Headteacher Sarah Clayton said, “Our Year 6 Leadership Team led assemblies on promoting healthy snacks along with showing children the level of sugar in food and drink that we are not aware of. The children introduced a competition to design a healthy snack with the winners from each class having their snacks created and available for others to try at their Healthy Snack Road Show.
“During the road show we had stalls to encourage pupils to try something different and information about the effects of sugar on our teeth. The hall was packed with parents and children and many left having tried something new!

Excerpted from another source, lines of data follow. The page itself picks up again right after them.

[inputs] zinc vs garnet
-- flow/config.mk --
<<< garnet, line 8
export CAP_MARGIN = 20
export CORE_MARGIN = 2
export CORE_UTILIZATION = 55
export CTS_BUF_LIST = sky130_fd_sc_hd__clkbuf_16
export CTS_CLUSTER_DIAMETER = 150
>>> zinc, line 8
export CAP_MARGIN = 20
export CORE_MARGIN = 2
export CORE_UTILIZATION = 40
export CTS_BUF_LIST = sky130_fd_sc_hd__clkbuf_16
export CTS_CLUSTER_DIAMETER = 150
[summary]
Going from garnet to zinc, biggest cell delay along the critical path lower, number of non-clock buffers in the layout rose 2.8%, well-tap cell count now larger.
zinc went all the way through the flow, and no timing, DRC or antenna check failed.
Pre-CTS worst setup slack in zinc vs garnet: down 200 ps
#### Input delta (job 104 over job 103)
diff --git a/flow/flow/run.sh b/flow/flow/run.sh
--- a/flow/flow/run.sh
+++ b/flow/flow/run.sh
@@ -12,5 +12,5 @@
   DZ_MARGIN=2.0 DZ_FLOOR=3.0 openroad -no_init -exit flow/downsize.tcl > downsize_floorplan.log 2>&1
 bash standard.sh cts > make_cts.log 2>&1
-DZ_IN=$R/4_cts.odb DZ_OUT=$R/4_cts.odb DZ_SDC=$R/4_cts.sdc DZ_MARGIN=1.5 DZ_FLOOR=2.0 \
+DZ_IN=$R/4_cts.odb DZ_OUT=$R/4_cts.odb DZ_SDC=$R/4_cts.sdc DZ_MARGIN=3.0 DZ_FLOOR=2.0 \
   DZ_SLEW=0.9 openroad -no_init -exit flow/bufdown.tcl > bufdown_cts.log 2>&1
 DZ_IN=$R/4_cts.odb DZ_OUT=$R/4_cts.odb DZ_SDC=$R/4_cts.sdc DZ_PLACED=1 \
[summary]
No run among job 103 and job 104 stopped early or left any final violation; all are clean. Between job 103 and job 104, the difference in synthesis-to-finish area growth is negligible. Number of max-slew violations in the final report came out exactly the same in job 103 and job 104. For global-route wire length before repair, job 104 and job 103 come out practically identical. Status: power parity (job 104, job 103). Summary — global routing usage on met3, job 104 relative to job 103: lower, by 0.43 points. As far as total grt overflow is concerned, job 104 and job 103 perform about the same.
This design comes from an exercise in tuning for small area, a short achievable clock period and few clock cycles on the open sky130 flow, not from production work.
RTL that was checked went through simulation tests only; none was proved equivalent to the original.
The RTL of runs 1 to 4 was laid out without a check of its function.

==> design/flow/config.mk <==
export PLATFORM = sky130hd
export DESIGN_NAME = audit_hash
export DESIGN_NICKNAME = audit_hash
export VERILOG_FILES = /design/flow/design.v
export SDC_FILE = /design/flow/constraint.sdc
export NUM_CORES = 4
export LEC_CHECK = 0
export ABC_CLOCK_PERIOD_IN_PS = 4000
export CAP_MARGIN = 20
export CORE_MARGIN = 2
export CORE_UTILIZATION = 40
export PLACE_DENSITY = 0.6
export SETUP_SLACK_MARGIN = 5
export SLEW_MARGIN = 20
==> design/flow/run.sh <==
#!/bin/bash
# synth_recipe.tcl (not shown) runs the flow's synth.tcl, then flattens the netlist and writes it again
# the make line also repeats each setting of config.mk as NAME=value (left out here)
make -C /OpenROAD-flow-scripts/flow DESIGN_CONFIG=/design/flow/config.mk WORK_HOME=/design/flow/orfs CLKGATE_MAP_FILE= SYNTH_SCRIPT=/design/flow/synth_recipe.tcl finish
==> design/flow/constraint.sdc <==
create_clock -name core_clock -period 10.0 [get_ports {clk}]
set_input_delay 2.0000 -clock core_clock [delete_from_list [all_inputs] [get_ports {clk}]]
set_output_delay 2.0000 -clock core_clock [all_outputs]
set_load 0.01 [all_outputs]
==> design/flow/design.v <==
module audit_hash (
    input  wire         clk,
    input  wire         rst,
    input  wire         in_valid,
    output wire         in_ready,
    input  wire [63:0]  in_data,
    output reg          out_valid,
    output wire [255:0] out_hash
);
    localparam [31:0] IV0 = 32'h6a09e667, IV1 = 32'hbb67ae85, IV2 = 32'h3c6ef372, IV3 = 32'ha54ff53a,
                      IV4 = 32'h510e527f, IV5 = 32'h9b05688c, IV6 = 32'h1f83d9ab, IV7 = 32'h5be0cd19;
    reg         st;          
    reg  [6:0]  t;           
    reg         first;       
    reg  [2:0]  wc;          
    reg         hiok;        
    reg  [31:0] a, b, c, d, e, f, g, hk;
    reg  [31:0] w [0:15];
    reg  [31:0] ha [0:3];
    reg  [31:0] he [0:3];
    wire rounds = ~t[6];
    wire late   = t[6] | (t[5] & t[4]);                  
    wire ffw    = (t[6:2] == 5'b10000);                  
    wire [3:0] pos = t[3:0] - (st ? 4'd6 : 4'd4);        
    reg  [63:0] ibuf;
    reg         bfull;
    wire [3:0] pos_hi  = {st, wc[1:0], 1'b0};
    wire       push_hi = bfull & ~hiok & late & (wc[2] == ~st) & (pos == pos_hi);
    wire       push_lo = hiok;
    assign in_ready = ~bfull | hiok;
    wire       take = in_ready & in_valid;
    reg [31:0] k_t;
    always @(*) begin
        if (t[6]) k_t = 32'h428a2f98;
        else case (t[5:0])
            6'd0: k_t = 32'h71374491;
            6'd1: k_t = 32'hb5c0fbcf;
            6'd2: k_t = 32'he9b5dba5;
            6'd3: k_t = 32'h3956c25b;
            6'd4: k_t = 32'h59f111f1;
            6'd5: k_t = 32'h923f82a4;
            6'd6: k_t = 32'hab1c5ed5;
            6'd7: k_t = 32'hd807aa98;
            6'd8: k_t = 32'h12835b01;
            6'd9: k_t = 32'h243185be;
            6'd10: k_t = 32'h550c7dc3;
            6'd11: k_t = 32'h72be5d74;
            6'd12: k_t = 32'h80deb1fe;
            6'd13: k_t = 32'h9bdc06a7;
            6'd14: k_t = 32'hc19bf174;
            6'd15: k_t = 32'he49b69c1;
            6'd16: k_t = 32'hefbe4786;
            6'd17: k_t = 32'h0fc19dc6;
            6'd18: k_t = 32'h240ca1cc;
            6'd19: k_t = 32'h2de92c6f;
            6'd20: k_t = 32'h4a7484aa;
            6'd21: k_t = 32'h5cb0a9dc;
            6'd22: k_t = 32'h76f988da;
            6'd23: k_t = 32'h983e5152;
            6'd24: k_t = 32'ha831c66d;
            6'd25: k_t = 32'hb00327c8;
            6'd26: k_t = 32'hbf597fc7;
            6'd27: k_t = 32'hc6e00bf3;
            6'd28: k_t = 32'hd5a79147;
            6'd29: k_t = 32'h06ca6351;
            6'd30: k_t = 32'h14292967;
            6'd31: k_t = 32'h27b70a85;
            6'd32: k_t = 32'h2e1b2138;
            6'd33: k_t = 32'h4d2c6dfc;
            6'd34: k_t = 32'h53380d13;
            6'd35: k_t = 32'h650a7354;
            6'd36: k_t = 32'h766a0abb;
            6'd37: k_t = 32'h81c2c92e;
            6'd38: k_t = 32'h92722c85;
            6'd39: k_t = 32'ha2bfe8a1;
            6'd40: k_t = 32'ha81a664b;
            6'd41: k_t = 32'hc24b8b70;
            6'd42: k_t = 32'hc76c51a3;
            6'd43: k_t = 32'hd192e819;
            6'd44: k_t = 32'hd6990624;
            6'd45: k_t = 32'hf40e3585;
            6'd46: k_t = 32'h106aa070;
            6'd47: k_t = 32'h19a4c116;
            6'd48: k_t = 32'h1e376c08;
            6'd49: k_t = 32'h2748774c;
            6'd50: k_t = 32'h34b0bcb5;
            6'd51: k_t = 32'h391c0cb3;
            6'd52: k_t = 32'h4ed8aa4a;
            6'd53: k_t = 32'h5b9cca4f;
            6'd54: k_t = 32'h682e6ff3;
            6'd55: k_t = 32'h748f82ee;
            6'd56: k_t = 32'h78a5636f;
            6'd57: k_t = 32'h84c87814;
            6'd58: k_t = 32'h8cc70208;
            6'd59: k_t = 32'h90befffa;
            6'd60: k_t = 32'ha4506ceb;
            6'd61: k_t = 32'hbef9a3f7;
            6'd62: k_t = 32'hc67178f2;
            6'd63: k_t = 32'h428a2f98;
            default: k_t = 32'h0;
        endcase
    end
    wire [31:0] s1  = {e[5:0], e[31:6]} ^ {e[10:0], e[31:11]} ^ {e[24:0], e[31:25]};
    wire [31:0] ch  = (e & f) ^ (~e & g);
    wire [31:0] s0  = {a[1:0], a[31:2]} ^ {a[12:0], a[31:13]} ^ {a[21:0], a[31:22]};
    wire [31:0] maj = (a & b) ^ (a & c) ^ (b & c);
    wire [31:0] a_new = hk + s1 + ch + s0 + maj;
    wire [31:0] e_new = hk + s1 + ch + d;
    wire [31:0] ls0 = {w[1][6:0], w[1][31:7]} ^ {w[1][17:0], w[1][31:18]} ^ (w[1] >> 3);
    wire [31:0] ls1 = {w[14][16:0], w[14][31:17]} ^ {w[14][18:0], w[14][31:19]} ^ (w[14] >> 10);
    wire [31:0] w_new = ls1 + w[9] + ls0 + w[0];
    wire go2 = ~st & t[6] & (t[3:0] == 4'd3) & ~wc[2];            
    wire pe  = rounds ? (t[5:0] != 6'd63)
                      : (st ? (t[3:0] == 4'd5) : go2);
    wire [31:0] hk_next = g + (pe ? k_t + w[1] : 32'd0);
    reg  [31:0] iva, ive;        
    reg  [31:0] lda, lde;        
    always @(*) begin
        case (t[1:0])
            2'd0: begin iva = IV3; ive = IV7; end
            2'd1: begin iva = IV2; ive = IV6; end
            2'd2: begin iva = IV1; ive = IV5; end
            default: begin iva = IV0; ive = IV4; end
        endcase
        case (t[1:0])
            2'd1: begin lda = IV0; lde = IV4; end
            2'd0: begin lda = IV1; lde = IV5; end
            2'd3: begin lda = IV2; lde = IV6; end
            default: begin lda = IV3; lde = IV7; end
        endcase
    end
    wire [31:0] opa  = st ? ha[0] : (ffw ? iva : 32'd0);
    wire [31:0] ope  = st ? he[0] : (ffw ? ive : 32'd0);
    wire [31:0] suma = d + opa;
    wire [31:0] sume = hk + ope;
    wire        sw1 = st ? (t[6] & (t[3:1] == 3'b010)) : (t[6:1] < 6'd3);
    wire [2:0]  m   = st ? {2'b00, t[0]} : t[2:0] + 3'd2;
    wire [31:0] hw  = first ? 32'd0 :
                      m[2] ? (m[0] ? he[1] : he[3]) : (m[0] ? ha[1] : ha[3]);
    wire [31:0] padw = (pos == 4'd8) ? 32'h80000000 : (pos == 4'd15) ? 32'd768 : 32'd0;
    wire        pad  = ~st & late & pos[3];
    wire [31:0] w15 = (rounds & ~late) ? w_new :
                      push_hi ? ibuf[63:32] :
                      push_lo ? ibuf[31:0] :
                      pad     ? padw : w[0];
    assign out_hash = {ha[3], ha[2], ha[1], ha[0], he[3], he[2], he[1], he[0]};
    wire [2:0] wc_next = push_lo ? wc + 3'd1 : wc;
    wire go1 = st & t[6] & (t[3:0] == 4'd5) & wc_next[2];
    integer i;
    always @(posedge clk) begin
        b <= a; c <= b; d <= c;
        f <= e; g <= f;
        hk <= hk_next;
        if (rounds) begin
            a <= a_new;
            e <= e_new;
        end else if (~st) begin
            a <= suma;
            e <= sume;
        end else begin
            a <= lda;
            e <= lde;
        end
        for (i = 0; i < 15; i = i + 1)
            if (i != 1) w[i] <= w[i + 1];
        w[1]  <= sw1 ? hw : w[2];
        w[15] <= w15;
        for (i = 0; i < 3; i = i + 1) begin
            ha[i] <= ha[i + 1];
            he[i] <= he[i + 1];
        end
        ha[3] <= ffw ? suma : ha[0];
        he[3] <= ffw ? sume : he[0];
        if (take)
            ibuf <= in_data;
        if (rst) begin
            bfull     <= 1'b0;
            st        <= 1'b1;
            t         <= 7'd60;
            first     <= 1'b1;
            wc        <= 3'd0;
            hiok      <= 1'b0;
            out_valid <= 1'b0;
        end else begin
            hiok      <= push_hi;
            bfull     <= take | (bfull & ~push_lo);
            wc        <= wc_next;
            out_valid <= st & (t == 7'd67) & ~first;
            if (~st & (t == 7'd5))
                first <= 1'b0;
            if (go1 | go2) begin
                st <= ~st;
                t  <= 7'd0;
            end else begin
                t[3:0] <= t[3:0] + 4'd1;
                if (t[3:0] == 4'd15 && t[6:4] != 3'd5)
                    t[6:4] <= t[6:4] + 3'd1;
            end
        end
    end
endmodule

I’m really pleased others are being encouraged to do the same, it’s vital to give young people the best start in life and educate them on the affects that sugar can have on their bodies as well as inform them of snack swap ideas.”
Other schools across the city are running initiatives to meet new recommendations for free sugar and fibre. Schools provider Eden provides products that limit sugar through portion control, so that for example fruit juices are only permitted a maximum portion size of 150ml, and confectionary is not permitted. Portions are restricted for biscuits, cakes and puddings, high sugars are reduced and wholegrain ingredients included.
Council-owned leisure centres across the city have also taken action. Freedom Leisure, which runs many centres on behalf of the council, has undertaken a ‘healthy vending’ pilot at Withdean Sports Complex which has since been rolled out to the King Alfred. Sales data shows that the top seller in these machines is water followed by sparkling water and healthier snacks. This will influence future provision.
Independent school Brighton College has come on board and is committed to raising funds for primary schools across the city to introduce food education for every child with Greenman Garden Tools supplying 100 free tools to the first 10 schools taking part. The college will raise funds and also support other schools with their students helping support cookery and vegetable growing as part of their community support programme.